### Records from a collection
────────────────

From an optimization exercise on the open Yosys and OpenROAD flow, aimed at small area, a short achievable clock period and few clock cycles per item; shortcuts taken in it are not production practice.
RTL that was checked went through simulation tests only; none was proved equivalent to the original.
Power is estimated from default activity; no workload was simulated.

==> flow/design.v <==
package dmod_pkg;
  localparam int RAW_W = 16;
  localparam int VAL_W = 14;
  localparam int RC_W  = 3;
  localparam logic [VAL_W-1:0] NOT_READY = 14'd9999;
  localparam logic [RAW_W-1:0] FAULT_ZERO  = 16'd0;
  localparam logic [RAW_W-1:0] FAULT_LOW   = 16'd20;
  localparam logic [RAW_W-1:0] FAULT_HIGH  = 16'd8190;
  localparam logic [RAW_W-1:0] FAULT_RANGE = 16'd9999;
  localparam logic [VAL_W-1:0] ACCEPT_MIN_RST  = 14'd30;
  localparam logic [VAL_W-1:0] ACCEPT_MAX_RST  = 14'd2000;
  localparam logic [VAL_W-1:0] STOP_DIST_RST   = 14'd200;
  localparam logic [RC_W-1:0]  READY_COUNT_RST = 3'd3;
  typedef enum logic [1:0] {
    CFG_ACCEPT_MIN  = 2'd0,
    CFG_ACCEPT_MAX  = 2'd1,
    CFG_STOP_DIST   = 2'd2,
    CFG_READY_COUNT = 2'd3
  } cfg_idx_t;
  typedef struct packed {
    logic [RAW_W-1:0] left_raw;
    logic [RAW_W-1:0] right_raw;
  } dmod_in_t;
  typedef struct packed {
    logic [VAL_W-1:0] left_median;
    logic [VAL_W-1:0] right_median;
    logic             obstacle;
    logic             obstacle_changed;
  } dmod_out_t;
  typedef struct packed {
    logic [VAL_W-1:0] median;
    logic             ready;
  } side_res_t;
endpackage
import dmod_pkg::*;
module dmod_ring #(
  parameter int WINDOW = 7,
  localparam int CNT_W = $clog2(WINDOW + 1)
) (
  input  logic                                   clk,
  input  logic                                   rst_n,
  input  logic                                   load,
  input  logic [dmod_pkg::RAW_W-1:0]             raw,
  input  logic [dmod_pkg::VAL_W-1:0]             accept_min,
  input  logic [dmod_pkg::VAL_W-1:0]             accept_max,
  input  logic                                   apply,
  output logic [WINDOW-1:0][dmod_pkg::VAL_W-1:0] ring,
  output logic [WINDOW-1:0][CNT_W-1:0]           rel,
  output logic [WINDOW-1:0]                      occ
);
  logic [WINDOW-1:0][VAL_W-1:0] val_r;
  logic [WINDOW-1:0][CNT_W-1:0] rel_r, rel_nxt;
  logic [WINDOW-1:0]            occ_r;
  logic [CNT_W-1:0]             neg_mid;
  logic [1:0]                   below_lo, below_hi;
  logic                         full, mid_up, drop, up, down, ua, ub, push;
  logic [VAL_W-1:0]  x_r;
  logic              ok_r;
  logic [WINDOW-2:0] lt_r;         
  logic [WINDOW-2:0] cmp_win, lt_nxt, lt_x;
  logic              cmp_prev, below_min, above_max, ok;
  logic [WINDOW-1:0] occ_at_apply;
  for (genvar g = 0; g < WINDOW - 1; g++) begin : g_cmp
    dmod_lt u_lt (.a(val_r[g]), .b(raw[VAL_W-1:0]), .lt(cmp_win[g]));
  end
  dmod_lt u_prev  (.a(x_r), .b(raw[VAL_W-1:0]), .lt(cmp_prev));
  dmod_lt u_below (.a(raw[VAL_W-1:0]), .b(accept_min), .lt(below_min));
  dmod_lt u_above (.a(accept_max), .b(raw[VAL_W-1:0]), .lt(above_max));
  assign ok = (raw != FAULT_ZERO) && (raw != FAULT_LOW) &&
              (raw != FAULT_HIGH) && (raw != FAULT_RANGE) &&
              (raw[RAW_W-1:VAL_W] == '0) && !below_min && !above_max;
  assign push = apply && ok_r;
  always_comb begin
    occ_at_apply = push ? {occ_r[WINDOW-2:0], 1'b1} : occ_r;
    for (int i = 0; i < WINDOW - 1; i++) begin
      if (push) begin
        lt_nxt[i] = (i == 0) ? cmp_prev : cmp_win[i-1];
      end else begin
        lt_nxt[i] = cmp_win[i];
      end
      lt_nxt[i] = lt_nxt[i] && occ_at_apply[i];
    end
  end
  always_ff @(posedge clk) begin
    if (load) begin
      x_r        <= raw[VAL_W-1:0];
      ok_r       <= ok;
      lt_r       <= lt_nxt;
    end
  end
  always_comb begin
    lt_x     = lt_r;
    full = occ_r[WINDOW-1];
    if (occ_r[4])      neg_mid = 3'd5;
    else if (occ_r[2]) neg_mid = 3'd6;
    else if (occ_r[0]) neg_mid = 3'd7;
    else               neg_mid = 3'd0;
    mid_up = (occ_r[0] && !occ_r[1]) || (occ_r[2] && !occ_r[3]) ||
             (occ_r[4] && !occ_r[5]);
    below_lo = 2'(lt_x[0]) + 2'(lt_x[1]) + 2'(lt_x[2]);
    below_hi = 2'(lt_x[3]) + 2'(lt_x[4]) + 2'(lt_x[5]);
    rel_nxt[0] = CNT_W'(below_lo) + CNT_W'(below_hi) + neg_mid;
    for (int i = 0; i < WINDOW - 1; i++) begin
      drop = 1'b0;
      for (int k = 0; k < CNT_W; k++) begin
        ua = rel_r[WINDOW-1][k] ^ (k == CNT_W - 1);
        ub = rel_r[i][k] ^ (k == CNT_W - 1);
        drop = (~ua & ub) | ((~ua | ub) & drop);
      end
      drop = drop && full;
      up   = !lt_x[i] && !drop && !mid_up;
      down = lt_x[i] && (drop || mid_up);
      rel_nxt[i+1][0] = rel_r[i][0] ^ (up || down);
      rel_nxt[i+1][1] = rel_r[i][1] ^ ((up && rel_r[i][0]) || (down && !rel_r[i][0]));
      rel_nxt[i+1][2] = rel_r[i][2] ^ ((up && rel_r[i][1] && rel_r[i][0]) ||
                                       (down && !rel_r[i][1] && !rel_r[i][0]));
    end
  end
  always_ff @(posedge clk) begin
    if (!rst_n) begin
      occ_r <= '0;
    end else if (push) begin
      occ_r <= {occ_r[WINDOW-2:0], 1'b1};
    end
  end
  always_ff @(posedge clk) begin
    if (push) begin
      val_r <= {val_r[WINDOW-2:0], x_r};
      rel_r <= rel_nxt;
    end
  end
  assign ring = val_r;
  assign rel  = rel_r;
  assign occ  = occ_r;
endmodule
import dmod_pkg::*;
module dmod_select #(
  parameter int WINDOW = 7,
  localparam int CNT_W = $clog2(WINDOW + 1),
  localparam int CMP_W = (CNT_W > dmod_pkg::RC_W) ? CNT_W : dmod_pkg::RC_W
) (
  input  logic [WINDOW-1:0][dmod_pkg::VAL_W-1:0] ring,
  input  logic [WINDOW-1:0][CNT_W-1:0]           rel,
  input  logic [WINDOW-1:0]                      occ,
  input  logic [dmod_pkg::RC_W-1:0]              ready_count,
  output logic [dmod_pkg::VAL_W-1:0]             picked,
  output dmod_pkg::side_res_t                    res
);
  logic ready;
  always_comb begin
    picked = '0;
    for (int i = 0; i < WINDOW; i++) begin
      picked = picked | ({VAL_W{occ[i] && (rel[i] == '0)}} & ring[i]);
    end
    ready = occ[0];
    for (int k = 2; k <= WINDOW; k++) begin
      if (CMP_W'(ready_count) == CMP_W'(k)) begin
        ready = occ[k-1];
      end
    end
    res.ready  = ready;
    res.median = ready ? picked : NOT_READY;
  end
endmodule
module dmod_lt #(
  parameter int W = dmod_pkg::VAL_W
) (
  input  logic [W-1:0] a,
  input  logic [W-1:0] b,
  output logic         lt
);
  always_comb begin
    lt = 1'b0;
    for (int i = 0; i < W; i++) begin
      lt = (~a[i] & b[i]) | ((~a[i] | b[i]) & lt);
    end
  end
endmodule
import dmod_pkg::*;
module dual_median_obstacle_detector_unit #(
  parameter int WINDOW = 7
) (
  input  logic                               clk,
  input  logic                               rst_n,
  input  logic                               in_valid,
  output logic                               in_stall,
  input  logic [31:0]                        in_data,
  output logic                               out_valid,
  input  logic                               out_stall,
  output logic [29:0]                        out_data,
  input  logic                               cfg_we,
  input  logic [1:0]                         cfg_index,
  input  logic [dmod_pkg::VAL_W-1:0]         cfg_wdata
);
  dmod_pkg::dmod_in_t in_s;
  assign in_s = in_data;
  localparam int CNT_W = $clog2(WINDOW + 1);
  logic [VAL_W-1:0] accept_min_r, accept_max_r, stop_dist_r;
  logic [RC_W-1:0]  ready_count_r;
  always_ff @(posedge clk) begin
    if (!rst_n) begin
      accept_min_r  <= ACCEPT_MIN_RST;
      accept_max_r  <= ACCEPT_MAX_RST;
      stop_dist_r   <= STOP_DIST_RST;
      ready_count_r <= READY_COUNT_RST;
    end else if (cfg_we) begin
      unique case (cfg_index)
        CFG_ACCEPT_MIN:  accept_min_r  <= cfg_wdata;
        CFG_ACCEPT_MAX:  accept_max_r  <= cfg_wdata;
        CFG_STOP_DIST:   stop_dist_r   <= cfg_wdata;
        CFG_READY_COUNT: ready_count_r <= cfg_wdata[RC_W-1:0];
        default:         accept_min_r  <= accept_min_r;
      endcase
    end
  end
  logic             in_stall_r;
  logic             a_valid_r;
  logic             in_accept;
  logic             pend_r;       
  logic             skid_valid_r;
  logic             out_valid_r;
  logic             obstacle_r;   
  logic             go, apply, capture, head_free;
  logic             a_valid_nxt, pend_nxt, skid_valid_nxt, out_valid_nxt;
  assign in_accept = in_valid && !in_stall_r;
  assign go        = !pend_r || !skid_valid_r;
  assign apply     = a_valid_r && go;
  assign capture   = pend_r && !skid_valid_r;
  assign head_free = !out_valid_r || !out_stall;
  always_comb begin
    a_valid_nxt    = in_accept || (a_valid_r && !go);
    pend_nxt       = apply || (pend_r && skid_valid_r);
    skid_valid_nxt = (skid_valid_r || capture) && !head_free;
    out_valid_nxt  = head_free ? (skid_valid_r || capture) : out_valid_r;
  end
  always_ff @(posedge clk) begin
    if (!rst_n) begin
      in_stall_r   <= 1'b0;
      a_valid_r    <= 1'b0;
      pend_r       <= 1'b0;
      skid_valid_r <= 1'b0;
      out_valid_r  <= 1'b0;
    end else begin
      in_stall_r   <= a_valid_nxt && pend_nxt && skid_valid_nxt;
      a_valid_r    <= a_valid_nxt;
      pend_r       <= pend_nxt;
      skid_valid_r <= skid_valid_nxt;
      out_valid_r  <= out_valid_nxt;
    end
  end
  logic [WINDOW-1:0][VAL_W-1:0] left_ring, right_ring;
  logic [WINDOW-1:0][CNT_W-1:0] left_rel, right_rel;
  logic [WINDOW-1:0]            left_occ, right_occ;
  logic [VAL_W-1:0]             left_picked, right_picked;
  dmod_pkg::side_res_t          left_res, right_res;
  dmod_ring #(.WINDOW(WINDOW)) u_left_ring (
    .clk        (clk),
    .rst_n      (rst_n),
    .load       (!in_stall_r),
    .raw        (in_s.left_raw),
    .accept_min (accept_min_r),
    .accept_max (accept_max_r),
    .apply      (apply),
    .ring       (left_ring),
    .rel        (left_rel),
    .occ        (left_occ)
  );
  dmod_ring #(.WINDOW(WINDOW)) u_right_ring (
    .clk        (clk),
    .rst_n      (rst_n),
    .load       (!in_stall_r),
    .raw        (in_s.right_raw),
    .accept_min (accept_min_r),
    .accept_max (accept_max_r),
    .apply      (apply),
    .ring       (right_ring),
    .rel        (right_rel),
    .occ        (right_occ)
  );
  dmod_select #(.WINDOW(WINDOW)) u_left_sel (
    .ring        (left_ring),
    .rel         (left_rel),
    .occ         (left_occ),
    .ready_count (ready_count_r),
    .picked      (left_picked),
    .res         (left_res)
  );
  dmod_select #(.WINDOW(WINDOW)) u_right_sel (
    .ring        (right_ring),
    .rel         (right_rel),
    .occ         (right_occ),
    .ready_count (ready_count_r),
    .picked      (right_picked),
    .res         (right_res)
  );
  logic                obstacle_nxt;
  logic                left_near, right_near;
  dmod_lt u_left_near  (.a(left_picked),  .b(stop_dist_r), .lt(left_near));
  dmod_lt u_right_near (.a(right_picked), .b(stop_dist_r), .lt(right_near));
  dmod_pkg::dmod_out_t res_nxt, skid_r, out_data_r;
  always_comb begin
    obstacle_nxt = (left_res.ready && left_near) ||
                   (right_res.ready && right_near);
    res_nxt.left_median      = left_res.median;
    res_nxt.right_median     = right_res.median;
    res_nxt.obstacle         = obstacle_nxt;
    res_nxt.obstacle_changed = obstacle_r;
  end
  always_ff @(posedge clk) begin
    if (!rst_n) begin
      obstacle_r <= 1'b0;
    end else if (capture) begin
      obstacle_r <= obstacle_nxt;
    end
  end
  always_ff @(posedge clk) begin
    if (!skid_valid_r) begin
      skid_r <= res_nxt;
    end
  end
  always_ff @(posedge clk) begin
    if (head_free) begin
      out_data_r <= skid_valid_r ? skid_r : res_nxt;
    end
  end
  assign in_stall  = in_stall_r;
  assign out_valid = out_valid_r;
  assign out_data  = {out_data_r[29:1], out_data_r.obstacle ^ out_data_r.obstacle_changed};
endmodule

────────────────

One number is the full answer: how many lines of the records include the string "output".

9